Political scientists Byron Daines and Glenn Sussman have evaluated all the presidents from Franklin Roosevelt to George W. Bush on their environmentalism. in their judgment, all the Democrats are evaluated as having a positive impact on the environment, along with one Republican: Nixon. Capital the other five Republicans had a mixed impact (Eisenhower, Ford and George H.W. Bush), or negative impacts (Ronald Reagan and George W. Bush). Daines and Sussman conclude their analysis by identifying six major achievements for which they give credit to Nixon.
- He broadened the attention span of the Republican Party to include environmental issues, for the first time since the days of Theodore Roosevelt. He thereby "dislodged the Democratic Party from its position of dominance over the environment."
- He used presidential powers, and promoted legislation in Congress to create a permanent political structure, most notably the Environmental Protection Agency, the White House Council on Environmental Quality, the National Oceanic and Atmospheric Administration, and others.
- He helped ensure that Congress build a permanent structure supportive of environmentalism, especially the National Environmental Policy Act of 1970, which enjoined all federal agencies to help protect the environment.
- Nixon appointed a series of strong environmentalists into highly visible positions including William Ruckelshaus, Russell Train, Russell W. Peterson, and John C. Whitaker (who was a senior White House aide for four years, becoming Undersecretary of the Interior in 1973).
- Nixon initiated worldwide diplomatic attention to environmental issues, working especially with NATO.
- Finally, they assert: "Nixon did not have to be personally committed to the environment to become one of the most successful presidents in promoting environmental priorities."

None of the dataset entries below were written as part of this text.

Context: an optimization exercise on an open-source flow, tuned for small area, a short achievable clock period and few clock cycles per item. The choices shown serve that exercise and are no tape-out recipe. RTL that was checked went through simulation tests only; none was proved equivalent to the original. Power figures rest on the tool's default switching activity, not on a simulated workload.

P:
Design markov_jump_langevin_angle_step_top, start of the top module:
module markov_jump_langevin_angle_step_top (
    input  logic        i_clk,
    input  logic        i_rst_n,
    input  logic        i_in_valid,
    output logic        o_in_ready,
    input  logic        i_mode,
    input  logic [31:0] i_start_angle,
    input  logic [1:0]  i_start_state,
    input  logic [15:0] i_uniform_event,
    input  logic [15:0] i_uniform_choice,
    input  logic [15:0] i_gaussian_sample,
    output logic        o_out_valid,
    input  logic        i_out_ready,
    output logic [31:0] o_angle,
    output logic [1:0]  o_state,
    output logic [31:0] o_target_angle,
    output logic [15:0] o_rotations,
    input  logic        i_cfg_we,
    input  logic [2:0]  i_cfg_idx,
    input  logic [63:0] i_cfg_data
);
    logic [63:0] r_leave;
    logic [63:0] r_cdf0, r_cdf1;    
    logic [63:0] r_rest;
    logic [7:0]  r_kn;              
    logic [8:0]  r_k1, r_k2;
    logic [31:0] r_gain;
    logic [7:0] kn_w;
    logic [8:0] k1_w, k2_w;
    always_comb begin
        logic [18:0] k;
        k = {1'b0, i_cfg_data[16:0], 1'b0};
        for (int i = 0; i < 9; i++) begin
            logic b2, b1, b0;
            b2 = k[2*i+2]; b1 = k[2*i+1]; b0 = k[2*i];
            if (i < 8) kn_w[i] = b2 & ~(b1 & b0);
            k1_w[i] = b1 ^ b0;
            k2_w[i] = (b2 & ~b1 & ~b0) | (~b2 & b1 & b0);
        end
    end
    always_ff @(posedge i_clk) begin
        if (!i_rst_n) begin
            r_leave <= '0;
            r_cdf0  <= '0;
            r_cdf1  <= '0;
            r_rest  <= '0;
            r_kn    <= '0;
            r_k1    <= 9'h100;    
            r_k2    <= '0;
  ...
For scale: ~6900 cells after synthesis, ~240 I/O pins, about 0.064 mm² of cells after synthesis.
Settings: LEC_CHECK=0, CAP_MARGIN=20, CORE_MARGIN=2, CORE_UTILIZATION=40, SLEW_MARGIN=20; clock period 14.0 ns.
standard.sh (not shown) runs the stock make flow with config.mk's settings and CLKGATE_MAP_FILE= SYNTH_SCRIPT=/design/flow/synth_recipe.tcl, a recipe that flattens the netlist after the stock synthesis.
==> flow/flow/run.sh <==
#!/bin/bash
# Standard synthesis; then flow/pol.py removes inverters around the full
# adders of the synthesized netlist (same function, same registers); then the
# standard layout, with repair_timing aiming at a setup slack margin of
# SETUP_MARGIN ns instead of 0.
set -euo pipefail
R=$PWD/orfs/results/sky130hd/markov_jump_langevin_angle_step_top/base
bash standard.sh $R/1_2_yosys.v > synth.log 2>&1
cp $R/1_2_yosys.v yosys_before_pol.v
python3 flow/pol.py yosys_before_pol.v $R/1_2_yosys.v > pol.log 2>&1
touch $R/1_2_yosys.v
bash standard.sh SETUP_SLACK_MARGIN=${SETUP_MARGIN:-7.5} finish > standard.log 2>&1
Other scripts of this flow, unchanged in this note and not shown: flow/flow/pol.py
Changes in Q relative to P:
--- a/flow/design.v
+++ b/flow/design.v
@@ -70,27 +70,21 @@
     input  logic signed [15:0]         i_r,
     input  logic signed [33:0]         i_tr,
     input  logic [63:0]                i_leave,
     input  logic [63:0]                i_cdf0,
     input  logic [63:0]                i_cdf1,
     output logic [1:0]                 o_s,
     output logic signed [15:0]         o_r,
-    input  logic [63:0]                i_rest,
-    output logic signed [33:0]         o_tr,
-    output logic signed [34:0]         o_u      
+    output logic signed [33:0]         o_tr
 );
     logic        mode;
     logic [15:0] ue, uc;
     logic [7:0]  nxt;               
     logic        up, dn;
     logic [3:0]  jump, c0_gt, c1_gt;
-    logic signed [33:0] delta, trx;
-    logic [34:0] ua, ub, uc3, us, uc2;
-    mjl_add #(.W(34)) u_add_tr (.i_a(trx), .i_b(delta), .i_ci(1'b0), .o_s(o_tr));
-    mjl_add #(.W(35)) u_add_u  (.i_a(us), .i_b(uc2), .i_ci(1'b0), .o_s(o_u));
     for (genvar s = 0; s < 4; s++) begin : g_cmp
         mjl_lt16 u_jump (.i_a(i_word[47:32]), .i_b(i_leave[16*s +: 16]), .o_lt(jump[s]));
         mjl_lt16 u_c0   (.i_a(i_word[31:16]), .i_b(i_cdf0[16*s +: 16]),  .o_lt(c0_gt[s]));
         mjl_lt16 u_c1   (.i_a(i_word[31:16]), .i_b(i_cdf1[16*s +: 16]),  .o_lt(c1_gt[s]));
     end
     always_comb begin
         mode = i_word[48];
@@ -104,23 +98,21 @@
             to = (p < 2'(s)) ? p : p + 2'd1;
             nxt[2*s +: 2] = jump[s] ? to : 2'(s);
         end
         if (mode == mjl_pkg::MODE_START) o_s = i_word[33:32];
         else                             o_s = nxt[2*i_s +: 2];
         up = mode && i_s == 2'd3 && nxt[7:6] == 2'd0 && i_r != 16'sh7fff;
         dn = mode && i_s == 2'd0 && nxt[1:0] == 2'd3 && i_r != 16'sh8000;
-        if (mode == mjl_pkg::MODE_START) o_r = 16'sd0;
-        else                             o_r = i_r + $signed({{15{dn}}, up | dn});
-        trx   = (mode == mjl_pkg::MODE_START) ? 34'sd0 : i_tr;
-        delta = up ? mjl_pkg::TWO_PI_THIRD : dn ? -mjl_pkg::TWO_PI_THIRD : 34'sd0;
-        ua  = {16'd0, i_rest[16*o_s +: 16], 3'b000};
-        ub  = 35'(trx);
-        uc3 = 35'(delta);
-        us  = ua ^ ub ^ uc3;
-        uc2 = {((ua[33:0] & ub[33:0]) | (ua[33:0] & uc3[33:0]) | (ub[33:0] & uc3[33:0])), 1'b0};
+        if (mode == mjl_pkg::MODE_START) begin
+            o_r  = 16'sd0;
+            o_tr = 34'sd0;
+        end else begin
+            o_r  = i_r + $signed({{15{dn}}, up | dn});
+            o_tr = i_tr + (up ? mjl_pkg::TWO_PI_THIRD : dn ? -mjl_pkg::TWO_PI_THIRD : 34'sd0);
+        end
     end
 endmodule
 module mjl_lt16 (
     input  logic [15:0] i_a,
     input  logic [15:0] i_b,
     output logic        o_lt
 );
@@ -1918,16 +1910,15 @@
         .o_valid  (i_v),
         .o_word   (i_word)
     );
     logic               r1_v, r1_mode;
     logic [31:0]        r1_x;       
     logic [23:0]        g_enc;
     logic [1:0]         r_s;        
-    logic signed [34:0] r1_u;       
-    logic signed [34:0] u_new;
+    logic [15:0]        r1_rest;    
     logic signed [15:0] r_r;        
     logic signed [33:0] r_tr;       
     logic [1:0]         s_new;
     logic signed [15:0] r_new;
     logic signed [33:0] tr_new;
     mjl_front u_front (
         .i_word  (i_word),
@@ -1935,17 +1926,15 @@
         .i_r     (r_r),
         .i_tr    (r_tr),
         .i_leave (r_leave),
         .i_cdf0  (r_cdf0),
         .i_cdf1  (r_cdf1),
         .o_s     (s_new),
         .o_r     (r_new),
-        .i_rest  (r_rest),
-        .o_tr    (tr_new),
-        .o_u     (u_new)
+        .o_tr    (tr_new)
     );
     always_ff @(posedge i_clk) begin
         if (!i_rst_n) begin
             r1_v <= 1'b0;
             r_s  <= 2'd0;
             r_r  <= 16'sd0;
             r_tr <= 34'sd0;
@@ -1967,27 +1956,28 @@
             g_enc[i]    = (g[2*i+2] & ~g[2*i+1] & ~g[2*i]) | (~g[2*i+2] & g[2*i+1] & g[2*i]);
         end
     end
     always_ff @(posedge i_clk) begin
         if (adv && i_v) begin
             r1_mode <= i_word[48];
             r1_x    <= (i_word[48] == mjl_pkg::MODE_STEP) ? {8'd0, g_enc} : i_word[31:0];
-            r1_u    <= u_new;
+            r1_rest <= r_rest[16*s_new +: 16];
         end
     end
     logic               r2_v, r2_mode;
     logic [48:0]        r2_x;       
     logic [1:0]         r2_s;
     logic signed [15:0] r2_r;
     logic signed [31:0] r2_t;
-    logic signed [34:0] t_sum;
+    logic signed [34:0] t_sum, t_add;
+    mjl_add #(.W(35)) u_add_t (.i_a({16'd0, r1_rest, 3'b000}), .i_b(35'(r_tr)), .i_ci(1'b0), .o_s(t_add));
     logic signed [31:0] t1;         
     logic [52:0]        n_s, n_c, dp;
     always_comb begin
-        t_sum = r1_u;
+        t_sum = t_add;
         if (t_sum > 35'sd2147483647)       t1 = 32'sh7fffffff;
         else if (t_sum < -35'sd2147483648) t1 = 32'sh80000000;
         else                               t1 = t_sum[31:0];
     end
     mjl_noise_tree u_noise (
         .i_gn (r_gain),
         .gn   ((r1_mode == mjl_pkg::MODE_STEP) ? r1_x[23:16] : 8'd0),
==> comparison <==
In Q, maximum single-stage delay on the critical path is higher than in P. Critical path depth (P / Q): 1.15. Q ended with less total power than P. Relative to P, sequential share of cell area has increased by 0.40 points in Q. Detailed route, Q vs P: via total lower for Q. Clock transition time at the flip-flop clock pins of the worst setup and hold paths: Q vs P, no meaningful difference. From P to Q the numbers moved as follows: layout-stage area growth over the synthesis result decreased 2.5 points, number of nets in the layout saw a decrease, clock-buffer cell count dropped 3, peak clock frequency supported by timing increased by about 11% relative to the old numbers. Summary of Q over P: share of power burned in combinational logic has decreased; cell count dropped 211; setup slack +0.72 ns; number of non-clock buffers in the layout moved down.
Testbench counts of Q, summed over its fixed seeds: cycles 16,032, items 16,000.
The RTL of P was laid out without a check of its function.

[afterwards: timing with drivers on the ports]
Ports are ideal in the flow. The routed layouts listed here were re-timed in OpenROAD.
Step 1 sets driving cells, clkbuf_16 on the clock port and buf_2 on the other inputs (assumed; they add their load-dependent delay and slew).
Step 2 moves the port delays by t, midway between the first and last clock arrival at a register: inputs arrive t later, outputs are due t later. That takes back most of the time a late clock gives input paths.
Slacks: ideal / step 1 / step 2; pairs: ideal / step 1.
run | t (ns) | setup slack, ns | slew at the worst register clock pin (ns) | cell pins on the clock port's net
P | 0.794 | 6.600 / 6.600 / 6.600 | 0.07 / 0.07 | 1
Q | 0.792 | 7.320 / 7.320 / 7.320 | 0.07 / 0.07 | 1
After both steps setup and hold are still met in every run listed.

==== The Ford Administration (1974–1977) ====
Environmentalism was a peripheral issue during the short administration of Gerald Ford, 1974–1977. His primary concern was a stable economy, and environmental issues took less priority than policies for economic growth. Environmentalists left over from the Nixon days, such as EPA head Russell Train, opposed this, while opponents of environmentalism, such as Thomas S. Kleppe, encouraged this. As Secretary of the Interior, Kleppe was a leader of the "Sagebrush Rebellion" in which Western ranchers had the support of state government in 15 Western states who passed laws and launched litigation to try to nullify federal environmental protections that interfered with their business. They lost repeatedly in the federal courts, most notably in the Supreme Court decision in Kleppe v. New Mexico (1976).

Ford's successes included the addition of two national monuments, six historical sites, three historic parks and two national preserves. None were controversial. He signed the Safe Drinking Water Act (1974) and the Resource Conservation and Recovery Act (1976), two of the landmark laws approved in the "environmental decade." In the international field, agreements with Canada, Mexico, China, Japan, the Soviet Union and several European countries included provisions to protect endangered species. Ford narrowly defeated Ronald Reagan for renomination in 1976, when environmental issues were not an issue. He was defeated by Jimmy Carter, who attacked Ford's environmental record.

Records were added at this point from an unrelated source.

Context: an optimization exercise on an open-source flow, tuned for a short achievable clock period. The choices shown serve that exercise and are no tape-out recipe.
In this exercise RTL edits were held to simulation tests only and were not proved equivalent to the original.
The flow treats the clock pin as an ideal source, which a real chip does not have.
Power and IR drop assume default switching activity.

// aipTop
module aipTop (
  input  logic                           clk,
  input  logic                           rst,
  input  logic                           en_i,
  input  logic [aipPkg::ConfigWidth-1:0] configAIP_i,
  input  logic [aipPkg::DataWidth-1:0]   dataInAIP_i,
  input  logic                           readAIP_i,
  input  logic                           writeAIP_i,
  input  logic                           startAIP_i,
  input  aipPkg::coreReq_t               coreReq_i,
  output logic [aipPkg::DataWidth-1:0]   dataOutAIP_o,
  output logic                           intAIP_o,
  output aipPkg::coreResp_t              coreResp_o
);
For scale: about 3,400 cells after synthesis.
export LEC_CHECK = 0
export CAP_MARGIN = 20
export CORE_MARGIN = 2
export CORE_UTILIZATION = 40
export SETUP_SLACK_MARGIN = 1.5
export SLEW_MARGIN = 20
export SYNTH_HIERARCHICAL = 1
export SYNTH_MINIMUM_KEEP_SIZE = 0
create_clock -name core_clock -period 4.0 [get_ports {clk}]
standard.sh (not shown) runs the stock make flow with config.mk's settings and CLKGATE_MAP_FILE= SYNTH_SCRIPT=/design/flow/synth_recipe.tcl, a recipe that flattens the netlist after the stock synthesis.
==> flow/flow/run.sh <==
#!/bin/bash
# The standard layout, with an extra greedy sizing pass on the worst setup paths after global
# routing (flow/post_grt.tcl, flow/sizer.tcl).
set -euo pipefail
W=$(pwd)
export GS_DIR=$W/flow
bash standard.sh POST_GLOBAL_ROUTE_TCL=$W/flow/post_grt.tcl finish > $W/flow_make.log 2>&1
==> flow/flow/post_grt.tcl <==
# Extra sizing pass after global routing. Each trial re-estimates the global-route parasitics, so
# the sizes are chosen on the same wires the router made. Then legalize, reroute the nets that
# moved and rewrite the guides for detailed routing.
source $::env(GS_DIR)/sizer.tcl
set ::gs_reest -global_routing
estimate_parasitics -global_routing
puts "before sizing: wns [gs_wns] hold [gs_hold]"
if {[catch {gs_run 5 500 0.25} err]} { puts "gs_run stopped: $err" }
if {[gs_hold] < 0.0} { repair_timing -hold -hold_margin 0.0 }
global_route -start_incremental
detailed_placement
global_route -end_incremental
check_placement -verbose
estimate_parasitics -global_routing
puts "after sizing and legalizing: wns [gs_wns] hold [gs_hold]"
write_guides $::env(RESULTS_DIR)/route.guide
==> flow/flow/sizer.tcl <==
# Greedy sizing of the cells on the worst setup paths. For each cell on those paths, try every
# cell of the same function (other drive strengths) and keep the one that most improves the
# worst slack through the cell, without lowering the design's worst setup slack, its worst hold
# slack below min(0, start) or adding max-slew/max-capacitance violations.
if {![info exists ::gs_dont]} {
  set ::gs_dont {}
  if {[info exists ::env(DONT_USE_CELLS)]} {
    foreach pat $::env(DONT_USE_CELLS) {
      foreach c [get_lib_cells -quiet */$pat] { lappend ::gs_dont [get_name $c] }
    }
  }
}
set ::gs_reest ""
set ::gs_steps {-1 1 2 3}
proc gs_update {} { if {$::gs_reest ne ""} { estimate_parasitics $::gs_reest } }
proc gs_wns {} { return [expr {1e9*[sta::worst_slack_cmd max]}] }
proc gs_hold {} { return [expr {1e9*[sta::worst_slack_cmd min]}] }
proc gs_viol {} { return [expr {[sta::max_slew_violation_count] + [sta::max_capacitance_violation_count]}] }
proc gs_equivs {inst} {
  set cur [get_name [get_lib_cells -of_objects $inst]]
  if {![regexp {^(.*)_(\d+)$} $cur -> base n]} { return {} }
  set all {}
  foreach c [get_lib_cells */${base}_*] {
    set nm [get_name $c]
    if {[regexp "^${base}_(\\d+)\$" $nm -> k] && [lsearch $::gs_dont $nm] < 0} { lappend all [list $k $nm] }
  }
  set all [lsort -integer -index 0 $all]
  set pos -1
  for {set k 0} {$k < [llength $all]} {incr k} { if {[lindex $all $k 1] eq $cur} { set pos $k } }
  set out {}
  foreach d $::gs_steps {
    set k [expr {$pos + $d}]
    if {$pos >= 0 && $k >= 0 && $k < [llength $all]} { lappend out [lindex $all $k 1] }
  }
  return $out
}
proc gs_local {inst} {
  set s 1e9
  foreach p [get_pins -quiet -of_objects $inst -filter "direction==output"] {
    set v [get_property $p slack_max]
    if {$v ne "" && $v < $s} { set s $v }
  }
  return $s
}
proc gs_run {iters npaths window} {
  set hold_floor [expr {min(0.0, [gs_hold])}]
  set viol0 [gs_viol]
  set idle 0
  for {set it 0} {$it < $iters} {incr it} {
    set w0 [gs_wns]
    set paths [find_timing_paths -path_delay max -group_path_count $npaths -endpoint_path_count 1 -sort_by_slack]
    set insts [dict create]
    foreach p $paths {
      set ep [get_full_name [get_property $p endpoint]]
      if {[string match *RESET_B $ep] || [string match *SET_B $ep]} continue
      if {[get_property $p slack] > $w0 + $window} continue
      foreach pin [[$p path] pins] {
        foreach inst [get_cells -quiet -of_objects $pin] {
          set nm [get_full_name $inst]
          if {![dict exists $insts $nm]} { dict set insts $nm $inst }
        }
      }
    }
    set improved 0
    dict for {nm inst} $insts {
      set cur [get_name [get_lib_cells -of_objects $inst]]
      if {[string match *clkbuf* $cur] || [string match *df* $cur] || [string match *dly* $cur]} continue
      set best $cur
      set bl [gs_local $inst]
      set bw [gs_wns]
      foreach c [gs_equivs $inst] {
        if {$c eq $cur} continue
        replace_cell $inst $c
        gs_update
        set w [gs_wns]
        set l [gs_local $inst]
        if {$w >= $bw - 0.0005 && ($l > $bl + 0.002 || $w > $bw + 0.001)} {
          if {[gs_hold] >= $hold_floor && [gs_viol] <= $viol0} { set bw $w; set bl $l; set best $c }
        }
      }
      replace_cell $inst $best
      gs_update
      if {$best ne $cur} { incr improved }
    }
    puts "gs iter $it paths [llength $paths] cells [dict size $insts] wns [format %.4f $w0] -> [format %.4f [gs_wns]] changed $improved hold [format %.4f [gs_hold]]"
    if {$improved == 0} { incr idle } else { set idle 0 }
    if {$idle >= 2} break
  }
}
Next try:
--- a/flow/flow/post_grt.tcl
+++ b/flow/flow/post_grt.tcl
@@ -6,5 +6,5 @@
 estimate_parasitics -global_routing
 puts "before sizing: wns [gs_wns] hold [gs_hold]"
-if {[catch {gs_run 5 500 0.25} err]} { puts "gs_run stopped: $err" }
+if {[catch {gs_run 4 400 0.2} err]} { puts "gs_run stopped: $err" }
 if {[gs_hold] < 0.0} { repair_timing -hold -hold_margin 0.0 }
 global_route -start_incremental
--- a/flow/flow/sizer.tcl
+++ b/flow/flow/sizer.tcl
@@ -12,5 +12,5 @@
 }
 set ::gs_reest ""
-set ::gs_steps {-1 1 2 3}
+set ::gs_steps {-1 1 2}
 proc gs_update {} { if {$::gs_reest ne ""} { estimate_parasitics $::gs_reest } }
 proc gs_wns {} { return [expr {1e9*[sta::worst_slack_cmd max]}] }
=> The changed run completed with no timing, DRC or antenna violations; synthesized area is unchanged; die area does not change; core utilization fell by 0.35 points; routed wire length stays flat; global-route usage is unchanged; sequential power barely changes; maximum frequency goes up slightly; clock power is about the same.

==== The Carter Administration (1977–1981) ====
Jimmy Carter supported many of the goals of the environmentalist movement, and appointed prominent environmentalists to high positions. As president his rhetoric strongly supported environmentalism, with a certain softness regarding his acceptance of nuclear energy; he been trained in nuclear energy with atomic submarines in the Navy. Carter signed several significant bills to protect the environment, including the Surface Mining Control and Reclamation Act of 1977, which regulates strip mining. In 1980 Carter signed into law a bill that established Superfund, a federal program designed to clean up sites contaminated with hazardous substances.

By midterm, however, Carter's inability to work closely with the Democratic Congress meant that many initiatives were never passed, to the great disappointment of his supporters. Carter's weakness was exhibited in his 1977 decision to eliminate funding for 19 water resource construction projects, despite strong objections from Congressmen who favored the programs. Carter distrusted the programs, based on his own troubled gubernatorial experience with the Army Corps of Engineers, his campaign rhetoric and the rhetoric of his environmentalist supporters, compounded by his lack of experience with Congress. He was forced to retreat, and lost much of his influence on Capitol Hill. Democrats in Congress were displeased with his moralistic, executive-oriented, rational approach to decision-making and his reluctance adjustment to go along with standard congressional methods of compromise, patronage, and logrolling.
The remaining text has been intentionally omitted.